WHAT TO DO: In your answer, copy every entry that follows exactly.

DATA UNDER STUDY below:

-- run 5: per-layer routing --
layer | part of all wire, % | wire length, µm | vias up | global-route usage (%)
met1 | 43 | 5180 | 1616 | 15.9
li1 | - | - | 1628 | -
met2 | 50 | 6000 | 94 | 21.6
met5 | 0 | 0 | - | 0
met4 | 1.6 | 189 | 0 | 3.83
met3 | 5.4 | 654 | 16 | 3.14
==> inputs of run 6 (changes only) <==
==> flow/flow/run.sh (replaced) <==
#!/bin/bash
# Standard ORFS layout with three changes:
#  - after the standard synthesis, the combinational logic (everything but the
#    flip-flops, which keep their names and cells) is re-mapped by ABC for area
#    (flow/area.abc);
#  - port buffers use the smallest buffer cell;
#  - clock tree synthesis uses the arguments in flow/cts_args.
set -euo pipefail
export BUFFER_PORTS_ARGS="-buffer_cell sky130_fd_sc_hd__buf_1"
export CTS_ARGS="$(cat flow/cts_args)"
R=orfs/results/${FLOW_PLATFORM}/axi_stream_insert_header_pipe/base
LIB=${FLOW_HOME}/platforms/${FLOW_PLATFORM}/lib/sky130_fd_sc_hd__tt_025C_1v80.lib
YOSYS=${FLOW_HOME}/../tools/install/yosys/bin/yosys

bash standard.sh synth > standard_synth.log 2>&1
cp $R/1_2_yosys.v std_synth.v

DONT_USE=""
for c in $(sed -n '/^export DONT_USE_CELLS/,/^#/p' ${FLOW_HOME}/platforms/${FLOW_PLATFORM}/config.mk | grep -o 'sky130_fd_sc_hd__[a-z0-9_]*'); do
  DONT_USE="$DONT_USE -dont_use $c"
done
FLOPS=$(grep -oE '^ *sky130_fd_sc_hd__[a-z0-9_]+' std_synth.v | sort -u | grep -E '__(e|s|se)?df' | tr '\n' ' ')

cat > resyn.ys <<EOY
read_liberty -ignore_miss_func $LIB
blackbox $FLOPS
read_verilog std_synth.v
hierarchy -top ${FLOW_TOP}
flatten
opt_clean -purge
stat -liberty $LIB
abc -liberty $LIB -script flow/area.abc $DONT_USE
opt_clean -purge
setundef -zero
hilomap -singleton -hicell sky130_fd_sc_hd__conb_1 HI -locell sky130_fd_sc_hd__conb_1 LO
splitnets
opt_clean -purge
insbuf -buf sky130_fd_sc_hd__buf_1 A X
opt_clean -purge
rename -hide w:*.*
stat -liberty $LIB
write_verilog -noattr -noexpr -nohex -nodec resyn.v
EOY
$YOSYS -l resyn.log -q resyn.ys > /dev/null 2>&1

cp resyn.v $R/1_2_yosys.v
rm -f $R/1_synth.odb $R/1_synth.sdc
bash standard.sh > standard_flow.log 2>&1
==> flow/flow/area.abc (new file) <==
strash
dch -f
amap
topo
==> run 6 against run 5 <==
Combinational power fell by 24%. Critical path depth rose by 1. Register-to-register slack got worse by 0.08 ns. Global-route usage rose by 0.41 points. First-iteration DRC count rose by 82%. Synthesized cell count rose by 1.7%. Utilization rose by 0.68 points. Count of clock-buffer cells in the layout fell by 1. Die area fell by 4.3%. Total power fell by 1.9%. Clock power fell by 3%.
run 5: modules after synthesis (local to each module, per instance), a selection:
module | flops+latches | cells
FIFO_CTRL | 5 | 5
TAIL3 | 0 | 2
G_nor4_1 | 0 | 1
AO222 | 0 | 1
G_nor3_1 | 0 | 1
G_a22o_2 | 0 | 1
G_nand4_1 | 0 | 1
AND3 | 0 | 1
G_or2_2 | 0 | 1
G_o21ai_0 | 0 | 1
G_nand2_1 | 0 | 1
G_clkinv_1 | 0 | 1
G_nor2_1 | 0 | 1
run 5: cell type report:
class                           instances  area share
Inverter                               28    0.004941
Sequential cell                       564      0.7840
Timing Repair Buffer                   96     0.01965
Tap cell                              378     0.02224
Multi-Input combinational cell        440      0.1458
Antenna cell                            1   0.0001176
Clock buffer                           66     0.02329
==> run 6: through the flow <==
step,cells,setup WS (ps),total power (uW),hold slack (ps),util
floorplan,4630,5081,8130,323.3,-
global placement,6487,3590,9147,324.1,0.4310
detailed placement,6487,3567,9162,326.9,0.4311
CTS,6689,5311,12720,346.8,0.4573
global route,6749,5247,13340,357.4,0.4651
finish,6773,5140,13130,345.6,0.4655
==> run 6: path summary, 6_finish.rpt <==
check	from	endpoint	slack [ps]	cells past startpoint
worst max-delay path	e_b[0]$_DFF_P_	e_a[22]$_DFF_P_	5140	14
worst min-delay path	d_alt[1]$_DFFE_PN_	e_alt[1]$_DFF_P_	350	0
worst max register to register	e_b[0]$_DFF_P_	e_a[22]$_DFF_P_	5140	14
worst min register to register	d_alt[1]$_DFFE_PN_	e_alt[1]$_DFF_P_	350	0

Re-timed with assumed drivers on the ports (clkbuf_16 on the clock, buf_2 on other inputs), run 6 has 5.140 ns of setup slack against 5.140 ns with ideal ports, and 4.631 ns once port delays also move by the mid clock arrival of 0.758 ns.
Background: an optimization exercise with open tools, aiming at small area, a short achievable clock period and few clock cycles per item. Do not read the settings as production practice. At most, simulation tests tie the RTL to the original design; equivalence was not proved. The RTL of run 1 was laid out without a check of its function.

==> flow/design.v (outline; a module is shown in full before it is edited, if it fits) <==
// module multiply: 555 lines
// module benc: 6 lines
// module fa: 6 lines
// module ha: 6 lines
module multiply (clk, prod, fin, mcand, mplier, reset);
  // ...
==> flow/flow/run.sh <==
#!/bin/bash
# Standard layout, but with plain buffers on the ports instead of delay cells.
export BUFFER_PORTS_ARGS="-buffer_cell sky130_fd_sc_hd__buf_2"
bash standard.sh > standard.log 2>&1
==> flow/standard.sh <==
#!/bin/bash
# synth_recipe.tcl (not shown) runs the flow's synth.tcl, then flattens the netlist and writes it again
# the make line also repeats each setting of config.mk as NAME=value (left out here)
make -C /OpenROAD-flow-scripts/flow DESIGN_CONFIG=/design/flow/config.mk WORK_HOME=/design/flow/orfs CLKGATE_MAP_FILE= SYNTH_SCRIPT=/design/flow/synth_recipe.tcl "${@:-finish}"
==> flow/config.mk <==
export PLATFORM = sky130hd
export DESIGN_NAME = multiply
export DESIGN_NICKNAME = multiply
export VERILOG_FILES = /design/flow/design.v
export SDC_FILE = /design/flow/constraint.sdc
export NUM_CORES = 4
export LEC_CHECK = 0
export CAP_MARGIN = 20
export CORE_MARGIN = 2
export CORE_UTILIZATION = 55
export PLACE_DENSITY = 0.75
export SETUP_SLACK_MARGIN = 0.5
export SLEW_MARGIN = 20
export SYNTH_HIERARCHICAL = 1
export SYNTH_MINIMUM_KEEP_SIZE = 0
==> flow/constraint.sdc <==
create_clock -name core_clock -period 4.5 [get_ports {clk}]
set_input_delay 0.9000 -clock core_clock [delete_from_list [all_inputs] [get_ports {clk}]]
set_output_delay 0.9000 -clock core_clock [all_outputs]
set_load 0.01 [all_outputs]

End of DATA UNDER STUDY.

ANSWER BELOW:
-- run 5: per-layer routing --
layer | part of all wire, % | wire length, µm | vias up | global-route usage (%)
met1 | 43 | 5180 | 1616 | 15.9
li1 | - | - | 1628 | -
met2 | 50 | 6000 | 94 | 21.6
met5 | 0 | 0 | - | 0
met4 | 1.6 | 189 | 0 | 3.83
met3 | 5.4 | 654 | 16 | 3.14
==> inputs of run 6 (changes only) <==
==> flow/flow/run.sh (replaced) <==
#!/bin/bash
# Standard ORFS layout with three changes:
#  - after the standard synthesis, the combinational logic (everything but the
#    flip-flops, which keep their names and cells) is re-mapped by ABC for area
#    (flow/area.abc);
#  - port buffers use the smallest buffer cell;
#  - clock tree synthesis uses the arguments in flow/cts_args.
set -euo pipefail
export BUFFER_PORTS_ARGS="-buffer_cell sky130_fd_sc_hd__buf_1"
export CTS_ARGS="$(cat flow/cts_args)"
R=orfs/results/${FLOW_PLATFORM}/axi_stream_insert_header_pipe/base
LIB=${FLOW_HOME}/platforms/${FLOW_PLATFORM}/lib/sky130_fd_sc_hd__tt_025C_1v80.lib
YOSYS=${FLOW_HOME}/../tools/install/yosys/bin/yosys

bash standard.sh synth > standard_synth.log 2>&1
cp $R/1_2_yosys.v std_synth.v

DONT_USE=""
for c in $(sed -n '/^export DONT_USE_CELLS/,/^#/p' ${FLOW_HOME}/platforms/${FLOW_PLATFORM}/config.mk | grep -o 'sky130_fd_sc_hd__[a-z0-9_]*'); do
  DONT_USE="$DONT_USE -dont_use $c"
done
FLOPS=$(grep -oE '^ *sky130_fd_sc_hd__[a-z0-9_]+' std_synth.v | sort -u | grep -E '__(e|s|se)?df' | tr '\n' ' ')

cat > resyn.ys <<EOY
read_liberty -ignore_miss_func $LIB
blackbox $FLOPS
read_verilog std_synth.v
hierarchy -top ${FLOW_TOP}
flatten
opt_clean -purge
stat -liberty $LIB
abc -liberty $LIB -script flow/area.abc $DONT_USE
opt_clean -purge
setundef -zero
hilomap -singleton -hicell sky130_fd_sc_hd__conb_1 HI -locell sky130_fd_sc_hd__conb_1 LO
splitnets
opt_clean -purge
insbuf -buf sky130_fd_sc_hd__buf_1 A X
opt_clean -purge
rename -hide w:*.*
stat -liberty $LIB
write_verilog -noattr -noexpr -nohex -nodec resyn.v
EOY
$YOSYS -l resyn.log -q resyn.ys > /dev/null 2>&1

cp resyn.v $R/1_2_yosys.v
rm -f $R/1_synth.odb $R/1_synth.sdc
bash standard.sh > standard_flow.log 2>&1
==> flow/flow/area.abc (new file) <==
strash
dch -f
amap
topo
==> run 6 against run 5 <==
Combinational power fell by 24%. Critical path depth rose by 1. Register-to-register slack got worse by 0.08 ns. Global-route usage rose by 0.41 points. First-iteration DRC count rose by 82%. Synthesized cell count rose by 1.7%. Utilization rose by 0.68 points. Count of clock-buffer cells in the layout fell by 1. Die area fell by 4.3%. Total power fell by 1.9%. Clock power fell by 3%.
run 5: modules after synthesis (local to each module, per instance), a selection:
module | flops+latches | cells
FIFO_CTRL | 5 | 5
TAIL3 | 0 | 2
G_nor4_1 | 0 | 1
AO222 | 0 | 1
G_nor3_1 | 0 | 1
G_a22o_2 | 0 | 1
G_nand4_1 | 0 | 1
AND3 | 0 | 1
G_or2_2 | 0 | 1
G_o21ai_0 | 0 | 1
G_nand2_1 | 0 | 1
G_clkinv_1 | 0 | 1
G_nor2_1 | 0 | 1
run 5: cell type report:
class                           instances  area share
Inverter                               28    0.004941
Sequential cell                       564      0.7840
Timing Repair Buffer                   96     0.01965
Tap cell                              378     0.02224
Multi-Input combinational cell        440      0.1458
Antenna cell                            1   0.0001176
Clock buffer                           66     0.02329
==> run 6: through the flow <==
step,cells,setup WS (ps),total power (uW),hold slack (ps),util
floorplan,4630,5081,8130,323.3,-
global placement,6487,3590,9147,324.1,0.4310
detailed placement,6487,3567,9162,326.9,0.4311
CTS,6689,5311,12720,346.8,0.4573
global route,6749,5247,13340,357.4,0.4651
finish,6773,5140,13130,345.6,0.4655
==> run 6: path summary, 6_finish.rpt <==
check	from	endpoint	slack [ps]	cells past startpoint
worst max-delay path	e_b[0]$_DFF_P_	e_a[22]$_DFF_P_	5140	14
worst min-delay path	d_alt[1]$_DFFE_PN_	e_alt[1]$_DFF_P_	350	0
worst max register to register	e_b[0]$_DFF_P_	e_a[22]$_DFF_P_	5140	14
worst min register to register	d_alt[1]$_DFFE_PN_	e_alt[1]$_DFF_P_	350	0

Re-timed with assumed drivers on the ports (clkbuf_16 on the clock, buf_2 on other inputs), run 6 has 5.140 ns of setup slack against 5.140 ns with ideal ports, and 4.631 ns once port delays also move by the mid clock arrival of 0.758 ns.
Background: an optimization exercise with open tools, aiming at small area, a short achievable clock period and few clock cycles per item. Do not read the settings as production practice. At most, simulation tests tie the RTL to the original design; equivalence was not proved. The RTL of run 1 was laid out without a check of its function.

==> flow/design.v (outline; a module is shown in full before it is edited, if it fits) <==
// module multiply: 555 lines
// module benc: 6 lines
// module fa: 6 lines
// module ha: 6 lines
module multiply (clk, prod, fin, mcand, mplier, reset);
  // ...
==> flow/flow/run.sh <==
#!/bin/bash
# Standard layout, but with plain buffers on the ports instead of delay cells.
export BUFFER_PORTS_ARGS="-buffer_cell sky130_fd_sc_hd__buf_2"
bash standard.sh > standard.log 2>&1
==> flow/standard.sh <==
#!/bin/bash
# synth_recipe.tcl (not shown) runs the flow's synth.tcl, then flattens the netlist and writes it again
# the make line also repeats each setting of config.mk as NAME=value (left out here)
make -C /OpenROAD-flow-scripts/flow DESIGN_CONFIG=/design/flow/config.mk WORK_HOME=/design/flow/orfs CLKGATE_MAP_FILE= SYNTH_SCRIPT=/design/flow/synth_recipe.tcl "${@:-finish}"
==> flow/config.mk <==
export PLATFORM = sky130hd
export DESIGN_NAME = multiply
export DESIGN_NICKNAME = multiply
export VERILOG_FILES = /design/flow/design.v
export SDC_FILE = /design/flow/constraint.sdc
export NUM_CORES = 4
export LEC_CHECK = 0
export CAP_MARGIN = 20
export CORE_MARGIN = 2
export CORE_UTILIZATION = 55
export PLACE_DENSITY = 0.75
export SETUP_SLACK_MARGIN = 0.5
export SLEW_MARGIN = 20
export SYNTH_HIERARCHICAL = 1
export SYNTH_MINIMUM_KEEP_SIZE = 0
==> flow/constraint.sdc <==
create_clock -name core_clock -period 4.5 [get_ports {clk}]
set_input_delay 0.9000 -clock core_clock [delete_from_list [all_inputs] [get_ports {clk}]]
set_output_delay 0.9000 -clock core_clock [all_outputs]
set_load 0.01 [all_outputs]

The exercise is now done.